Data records
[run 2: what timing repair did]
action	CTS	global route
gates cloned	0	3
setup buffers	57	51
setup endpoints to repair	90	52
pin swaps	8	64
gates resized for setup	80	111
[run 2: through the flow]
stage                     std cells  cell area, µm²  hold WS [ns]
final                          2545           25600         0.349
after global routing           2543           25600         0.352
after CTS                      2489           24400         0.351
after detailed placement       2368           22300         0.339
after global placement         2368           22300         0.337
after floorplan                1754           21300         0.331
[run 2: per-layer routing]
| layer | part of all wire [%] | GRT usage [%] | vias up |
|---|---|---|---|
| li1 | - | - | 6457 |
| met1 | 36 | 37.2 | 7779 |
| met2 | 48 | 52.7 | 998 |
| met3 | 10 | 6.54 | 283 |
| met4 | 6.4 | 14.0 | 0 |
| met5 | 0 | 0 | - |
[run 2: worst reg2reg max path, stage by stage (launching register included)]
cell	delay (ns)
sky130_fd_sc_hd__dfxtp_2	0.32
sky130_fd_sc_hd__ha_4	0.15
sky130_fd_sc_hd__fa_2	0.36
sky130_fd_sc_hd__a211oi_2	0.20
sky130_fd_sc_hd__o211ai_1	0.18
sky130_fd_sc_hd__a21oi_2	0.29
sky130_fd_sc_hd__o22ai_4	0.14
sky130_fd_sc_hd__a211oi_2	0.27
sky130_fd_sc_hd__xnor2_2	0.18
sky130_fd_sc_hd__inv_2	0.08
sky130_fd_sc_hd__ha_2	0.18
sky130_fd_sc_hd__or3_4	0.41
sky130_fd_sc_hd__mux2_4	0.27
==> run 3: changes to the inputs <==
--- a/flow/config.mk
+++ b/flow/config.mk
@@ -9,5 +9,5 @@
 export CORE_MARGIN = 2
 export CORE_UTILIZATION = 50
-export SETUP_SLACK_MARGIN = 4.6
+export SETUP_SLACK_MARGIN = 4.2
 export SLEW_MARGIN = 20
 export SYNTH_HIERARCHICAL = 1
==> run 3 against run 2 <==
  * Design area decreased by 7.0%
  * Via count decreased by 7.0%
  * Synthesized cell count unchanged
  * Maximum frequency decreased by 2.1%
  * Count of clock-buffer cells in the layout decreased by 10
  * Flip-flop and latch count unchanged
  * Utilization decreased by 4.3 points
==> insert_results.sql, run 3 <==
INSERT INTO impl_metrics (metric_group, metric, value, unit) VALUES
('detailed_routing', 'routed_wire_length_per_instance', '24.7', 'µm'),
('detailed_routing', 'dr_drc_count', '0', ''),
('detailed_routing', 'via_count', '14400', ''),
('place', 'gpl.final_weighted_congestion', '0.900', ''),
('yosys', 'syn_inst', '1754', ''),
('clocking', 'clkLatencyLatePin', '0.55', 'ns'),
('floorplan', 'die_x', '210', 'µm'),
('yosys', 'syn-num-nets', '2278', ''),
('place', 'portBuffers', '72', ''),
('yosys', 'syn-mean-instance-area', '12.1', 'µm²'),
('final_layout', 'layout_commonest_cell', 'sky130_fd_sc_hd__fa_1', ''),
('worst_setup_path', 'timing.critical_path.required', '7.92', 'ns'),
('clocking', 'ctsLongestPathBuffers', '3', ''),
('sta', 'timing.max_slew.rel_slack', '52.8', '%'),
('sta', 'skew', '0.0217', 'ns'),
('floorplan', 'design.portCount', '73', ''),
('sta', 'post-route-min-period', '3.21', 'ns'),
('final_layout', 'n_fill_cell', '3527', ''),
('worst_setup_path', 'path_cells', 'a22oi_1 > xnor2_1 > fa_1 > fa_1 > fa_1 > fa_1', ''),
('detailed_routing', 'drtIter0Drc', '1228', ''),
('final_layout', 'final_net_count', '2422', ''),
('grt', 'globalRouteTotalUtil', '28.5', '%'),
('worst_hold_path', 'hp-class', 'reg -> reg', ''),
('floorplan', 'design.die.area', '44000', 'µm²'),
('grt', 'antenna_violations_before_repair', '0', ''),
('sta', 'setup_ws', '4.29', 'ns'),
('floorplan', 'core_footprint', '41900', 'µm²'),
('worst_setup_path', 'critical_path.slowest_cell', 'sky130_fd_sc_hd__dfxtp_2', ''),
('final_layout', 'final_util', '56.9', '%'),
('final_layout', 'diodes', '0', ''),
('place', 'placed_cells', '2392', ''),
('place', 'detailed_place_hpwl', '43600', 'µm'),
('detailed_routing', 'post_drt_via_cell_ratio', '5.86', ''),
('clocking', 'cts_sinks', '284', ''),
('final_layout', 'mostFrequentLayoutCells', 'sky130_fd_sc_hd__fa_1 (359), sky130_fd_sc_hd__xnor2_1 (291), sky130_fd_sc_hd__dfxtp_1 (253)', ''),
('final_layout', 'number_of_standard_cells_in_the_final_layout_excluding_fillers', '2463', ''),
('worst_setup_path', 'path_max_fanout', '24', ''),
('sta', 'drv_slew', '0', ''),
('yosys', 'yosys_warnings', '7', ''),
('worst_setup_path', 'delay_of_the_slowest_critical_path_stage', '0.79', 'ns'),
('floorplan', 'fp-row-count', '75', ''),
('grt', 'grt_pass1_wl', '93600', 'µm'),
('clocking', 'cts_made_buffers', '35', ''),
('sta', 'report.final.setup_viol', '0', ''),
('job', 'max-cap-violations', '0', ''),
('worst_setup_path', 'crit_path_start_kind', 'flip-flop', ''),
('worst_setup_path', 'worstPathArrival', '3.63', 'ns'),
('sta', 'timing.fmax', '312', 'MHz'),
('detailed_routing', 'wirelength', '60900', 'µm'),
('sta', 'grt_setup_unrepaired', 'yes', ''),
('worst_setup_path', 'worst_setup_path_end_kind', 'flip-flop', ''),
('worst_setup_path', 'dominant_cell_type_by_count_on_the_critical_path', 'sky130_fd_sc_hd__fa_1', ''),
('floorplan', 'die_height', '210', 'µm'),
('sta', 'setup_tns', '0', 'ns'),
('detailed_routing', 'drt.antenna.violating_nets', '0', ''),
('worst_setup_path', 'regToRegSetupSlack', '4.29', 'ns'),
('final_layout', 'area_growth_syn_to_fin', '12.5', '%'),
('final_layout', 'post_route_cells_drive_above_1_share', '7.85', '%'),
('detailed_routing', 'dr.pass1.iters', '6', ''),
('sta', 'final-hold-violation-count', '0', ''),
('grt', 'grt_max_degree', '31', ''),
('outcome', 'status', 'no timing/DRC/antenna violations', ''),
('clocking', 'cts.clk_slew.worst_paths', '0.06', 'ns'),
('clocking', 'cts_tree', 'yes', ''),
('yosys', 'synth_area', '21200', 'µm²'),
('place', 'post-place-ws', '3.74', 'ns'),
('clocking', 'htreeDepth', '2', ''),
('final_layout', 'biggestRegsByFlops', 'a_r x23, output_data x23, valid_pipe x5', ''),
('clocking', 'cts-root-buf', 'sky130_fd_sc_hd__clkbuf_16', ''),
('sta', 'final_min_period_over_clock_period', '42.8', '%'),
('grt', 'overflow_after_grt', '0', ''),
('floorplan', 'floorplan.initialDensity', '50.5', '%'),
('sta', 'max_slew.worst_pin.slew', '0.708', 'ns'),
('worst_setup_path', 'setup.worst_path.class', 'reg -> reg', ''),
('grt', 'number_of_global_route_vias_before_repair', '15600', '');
This is an optimization exercise on Yosys and OpenROAD, whose aim is small area, not a production implementation. Function was not checked in any run shown here: the RTL went through the layout flow alone.

## flow/design.v (module list and top-level ports; edited modules follow where they fit)
// module vending_machine: 1247 lines
// module g_fa: 6 lines
// module g_ha: 6 lines
// module g_nand2: 5 lines
// module g_nor2: 5 lines
// module g_nor2b: 5 lines
// module g_and2: 5 lines
// module g_or2: 5 lines
// module g_inv: 5 lines
// module g_xor2: 5 lines
// module g_xnor2: 5 lines
// module g_a21oi: 5 lines
// module g_mux2i: 5 lines
// module g_a22oi: 5 lines
// module g_a222oi: 5 lines
// module g_a22o: 5 lines
module vending_machine(pclk,prst,pvalid,pready,paddr,pwdata,prdata,wr_rd,coin,coin_valid,num_of_tea_reqd,num_of_milk_reqd,num_of_coffee_reqd,num_of_tea_served,num_of_coffee_served,num_of_milk_served,machine_ready);
  // ...
==> flow/flow/run.sh <==
#!/bin/bash
# Own layout flow: the standard synthesis, every logic cell set to its smallest
# drive strength (the flow's timing repair sizes up what needs it), port buffers
# of the smallest buffer then the
# standard layout steps.
set -euo pipefail
bash standard.sh synth > synth.log 2>&1
R=orfs/results/$FLOW_PLATFORM/vending_machine/base
openroad -no_init -exit -threads "${NUM_CORES:-4}" \
  -log downsize.log flow/downsize.tcl > downsize.out 2>&1
bash standard.sh "BUFFER_PORTS_ARGS=-buffer_cell sky130_fd_sc_hd__buf_1" \
  "CTS_ARGS=-sink_clustering_enable -repair_clock_nets -dont_use_dummy_load -buf_list {sky130_fd_sc_hd__clkbuf_4 sky130_fd_sc_hd__clkbuf_8} -sink_clustering_size 12 -sink_clustering_max_diameter 60" \
  finish > layout.log 2>&1
==> flow/flow/downsize.tcl <==
# Swap each combinational cell of the synthesized netlist to the smallest-area
# cell of the same family (same name but the drive-strength suffix).
set res orfs/results/$::env(FLOW_PLATFORM)/vending_machine/base
read_db $res/1_synth.odb
set db [ord::get_db]
set lib_masters {}
foreach lib [$db getLibs] {
  foreach m [$lib getMasters] {
    set n [$m getName]
    if {[regexp {^(.*)_([0-9]+)$} $n -> base drive]} {
      dict lappend lib_masters $base $m
    }
  }
}
set dont_use {}
if {[info exists ::env(DONT_USE_CELLS)]} { set dont_use [split $::env(DONT_USE_CELLS)] }
set swapped 0
foreach inst [[[$db getChip] getBlock] getInsts] {
  set m [$inst getMaster]
  set n [$m getName]
  if {![regexp {^(.*)_([0-9]+)$} $n -> base drive]} { continue }
  if {[regexp {df|dl|sdf|edf|conb|tap|fill|decap|clk} $base]} { continue }
  set best $m
  set ba [expr {[$m getWidth] * [$m getHeight]}]
  foreach c [dict get $lib_masters $base] {
    if {[lsearch -exact $dont_use [$c getName]] >= 0} { continue }
    set a [expr {[$c getWidth] * [$c getHeight]}]
    if {$a < $ba} { set best $c; set ba $a }
  }
  if {$best ne $m} {
    $inst swapMaster $best
    incr swapped
  }
}
puts "downsized $swapped instances"
write_db $res/1_synth.odb
==> flow/standard.sh <==
#!/bin/bash
# synth_recipe.tcl (not shown) runs the flow's synth.tcl, then flattens the netlist and writes it again
# the make line also repeats each setting of config.mk as NAME=value (left out here)
make -C /OpenROAD-flow-scripts/flow DESIGN_CONFIG=/design/flow/config.mk WORK_HOME=/design/flow/orfs CLKGATE_MAP_FILE= SYNTH_SCRIPT=/design/flow/synth_recipe.tcl "${@:-finish}"
==> flow/config.mk <==
export PLATFORM = sky130hd
export DESIGN_NAME = vending_machine
export DESIGN_NICKNAME = vending_machine
export VERILOG_FILES = /design/flow/design.v
export SDC_FILE = /design/flow/constraint.sdc
export NUM_CORES = 4
export LEC_CHECK = 0
export CAP_MARGIN = 5
export CORE_MARGIN = 2
export CORE_UTILIZATION = 70
export GPL_TIMING_DRIVEN = 0
export SLEW_MARGIN = 5
export SYNTH_HIERARCHICAL = 1
==> flow/constraint.sdc <==
create_clock -name core_clock -period 12.0 [get_ports {pclk}]
set_input_delay 2.4000 -clock core_clock [delete_from_list [all_inputs] [get_ports {pclk}]]
set_output_delay 2.4000 -clock core_clock [all_outputs]
set_load 0.01 [all_outputs]
==> run notes, run 1 <==
status finished clean; crit-path max FO 17; initial DRC count 498; CP bufs+invs 4; seq_cells 102; FILL cells 823; WP data required 12270 ps; Post-layout nets 1062; Largest register FFs 32; Worst Path Arrival 11980 ps; worst skew pair latency 400 ps; commonest non-fill, non-tap cell in the layout nand2_1; fin area 9810 um2; Final GP Congestion 0.886; clock buffer count 9; routed length on met3 2.11 mm; WL met2 10.3 mm; multi-input combinational area share 63.5%; count of multi-input gates 589; Slew Limit Fails 0; leading cell types in the layout, fill and taps excluded nand2_1 (199), fa_1 (191), edfxtp_1 (69); Routed Antenna Nets 0; hold buffers post-CTS 0; grt total ovfl 0; unrepaired setup endpoints after global routing no; Chip Height 117 um; Routed WL per cell 21.5 um; setup TNS 0 ps; share of post-route cells with drive strength above 1 7.38%; Non-clk invs 15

→ What this task involves
Find the lines that mention "clocking" in the entries and show them.

→ Output for this task
('clocking', 'clkLatencyLatePin', '0.55', 'ns'),
('clocking', 'ctsLongestPathBuffers', '3', ''),
('clocking', 'cts_sinks', '284', ''),
('clocking', 'cts_made_buffers', '35', ''),
('clocking', 'cts.clk_slew.worst_paths', '0.06', 'ns'),
('clocking', 'cts_tree', 'yes', ''),
('clocking', 'htreeDepth', '2', ''),
('clocking', 'cts-root-buf', 'sky130_fd_sc_hd__clkbuf_16', ''),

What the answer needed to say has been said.